--- Provided entries Enclosed Below ---

**config.mk**
```make
export PLATFORM = sky130hd
export DESIGN_NAME = lse_encoder
export DESIGN_NICKNAME = d
export VERILOG_FILES = /design/src/hw/lse_pkg.sv /design/src/hw/lse_buf.sv /design/src/hw/lse_encoder.sv
export VERILOG_INCLUDE_DIRS = /design/src /design/src/hw
export SDC_FILE = /design/constraint.sdc
export NUM_CORES = 1
export LEC_CHECK = 0
export BUFFER_PORTS_ARGS = -buffer_cell sky130_fd_sc_hd__clkbuf_2
export CAP_MARGIN = 20
export CORE_ASPECT_RATIO = 0.8
export CORE_UTILIZATION = 55
export DETAILED_ROUTE_END_ITERATION = 16
export PLACE_DENSITY = 0.86
export SETUP_SLACK_MARGIN = 0.02
export SKIP_LAST_GASP = 1
export SLEW_MARGIN = 15
export SYNTH_ARGS = -nofsm -noshare
export SYNTH_HDL_FRONTEND = slang
export SYNTH_HIERARCHICAL = 1
export SYNTH_SLANG_ARGS = --single-unit
```
**constraint.sdc**
```tcl
create_clock -name mclk_i -period 15.3 [get_ports mclk_i]
set_input_delay 1.53 -clock mclk_i [delete_from_list [all_inputs] [get_ports mclk_i]]
set_output_delay 1.53 -clock mclk_i [all_outputs]
set_load 0.01 [all_outputs]
```
### config.mk
export PLATFORM = sky130hd
export DESIGN_NAME = hsr_ctrl
export DESIGN_NICKNAME = d
export VERILOG_FILES = /design/src/core/hsr_pkg.sv /design/src/core/hsr_ctrl.sv
export SDC_FILE = /design/constraint.sdc
export NUM_CORES = 1
export LEC_CHECK = 0
export ABC_AREA = 0
export ABC_CLOCK_PERIOD_IN_PS = 2600
export BUFFER_PORTS_ARGS = -buffer_cell sky130_fd_sc_hd__buf_2
export CAP_MARGIN = 5
export CORE_MARGIN = 2
export CORE_UTILIZATION = 45
export DETAILED_ROUTE_END_ITERATION = 16
export GPL_TIMING_DRIVEN = 1
export HOLD_SLACK_MARGIN = 0.02
export PLACE_DENSITY = 0.71
export SLEW_MARGIN = 10
export SYNTH_ARGS = -nofsm -noshare
export SYNTH_HDL_FRONTEND = slang
export SYNTH_SLANG_ARGS = --single-unit
### constraint.sdc
create_clock -name clk -period 2.6 [get_ports clk]
set_clock_uncertainty 0.2 [all_clocks]
set_input_delay 0.52 -clock clk [delete_from_list [all_inputs] [get_ports clk]]
set_output_delay 0.52 -clock clk [all_outputs]
set_load 0.05 [all_outputs]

--- End of Enclosed Provided entries ---

**Exercise prompt:** Without leaving anything out, give the entries again exactly.

**The completed task:**
**config.mk**
```make
export PLATFORM = sky130hd
export DESIGN_NAME = lse_encoder
export DESIGN_NICKNAME = d
export VERILOG_FILES = /design/src/hw/lse_pkg.sv /design/src/hw/lse_buf.sv /design/src/hw/lse_encoder.sv
export VERILOG_INCLUDE_DIRS = /design/src /design/src/hw
export SDC_FILE = /design/constraint.sdc
export NUM_CORES = 1
export LEC_CHECK = 0
export BUFFER_PORTS_ARGS = -buffer_cell sky130_fd_sc_hd__clkbuf_2
export CAP_MARGIN = 20
export CORE_ASPECT_RATIO = 0.8
export CORE_UTILIZATION = 55
export DETAILED_ROUTE_END_ITERATION = 16
export PLACE_DENSITY = 0.86
export SETUP_SLACK_MARGIN = 0.02
export SKIP_LAST_GASP = 1
export SLEW_MARGIN = 15
export SYNTH_ARGS = -nofsm -noshare
export SYNTH_HDL_FRONTEND = slang
export SYNTH_HIERARCHICAL = 1
export SYNTH_SLANG_ARGS = --single-unit
```
**constraint.sdc**
```tcl
create_clock -name mclk_i -period 15.3 [get_ports mclk_i]
set_input_delay 1.53 -clock mclk_i [delete_from_list [all_inputs] [get_ports mclk_i]]
set_output_delay 1.53 -clock mclk_i [all_outputs]
set_load 0.01 [all_outputs]
```
### config.mk
export PLATFORM = sky130hd
export DESIGN_NAME = hsr_ctrl
export DESIGN_NICKNAME = d
export VERILOG_FILES = /design/src/core/hsr_pkg.sv /design/src/core/hsr_ctrl.sv
export SDC_FILE = /design/constraint.sdc
export NUM_CORES = 1
export LEC_CHECK = 0
export ABC_AREA = 0
export ABC_CLOCK_PERIOD_IN_PS = 2600
export BUFFER_PORTS_ARGS = -buffer_cell sky130_fd_sc_hd__buf_2
export CAP_MARGIN = 5
export CORE_MARGIN = 2
export CORE_UTILIZATION = 45
export DETAILED_ROUTE_END_ITERATION = 16
export GPL_TIMING_DRIVEN = 1
export HOLD_SLACK_MARGIN = 0.02
export PLACE_DENSITY = 0.71
export SLEW_MARGIN = 10
export SYNTH_ARGS = -nofsm -noshare
export SYNTH_HDL_FRONTEND = slang
export SYNTH_SLANG_ARGS = --single-unit
### constraint.sdc
create_clock -name clk -period 2.6 [get_ports clk]
set_clock_uncertainty 0.2 [all_clocks]
set_input_delay 0.52 -clock clk [delete_from_list [all_inputs] [get_ports clk]]
set_output_delay 0.52 -clock clk [all_outputs]
set_load 0.05 [all_outputs]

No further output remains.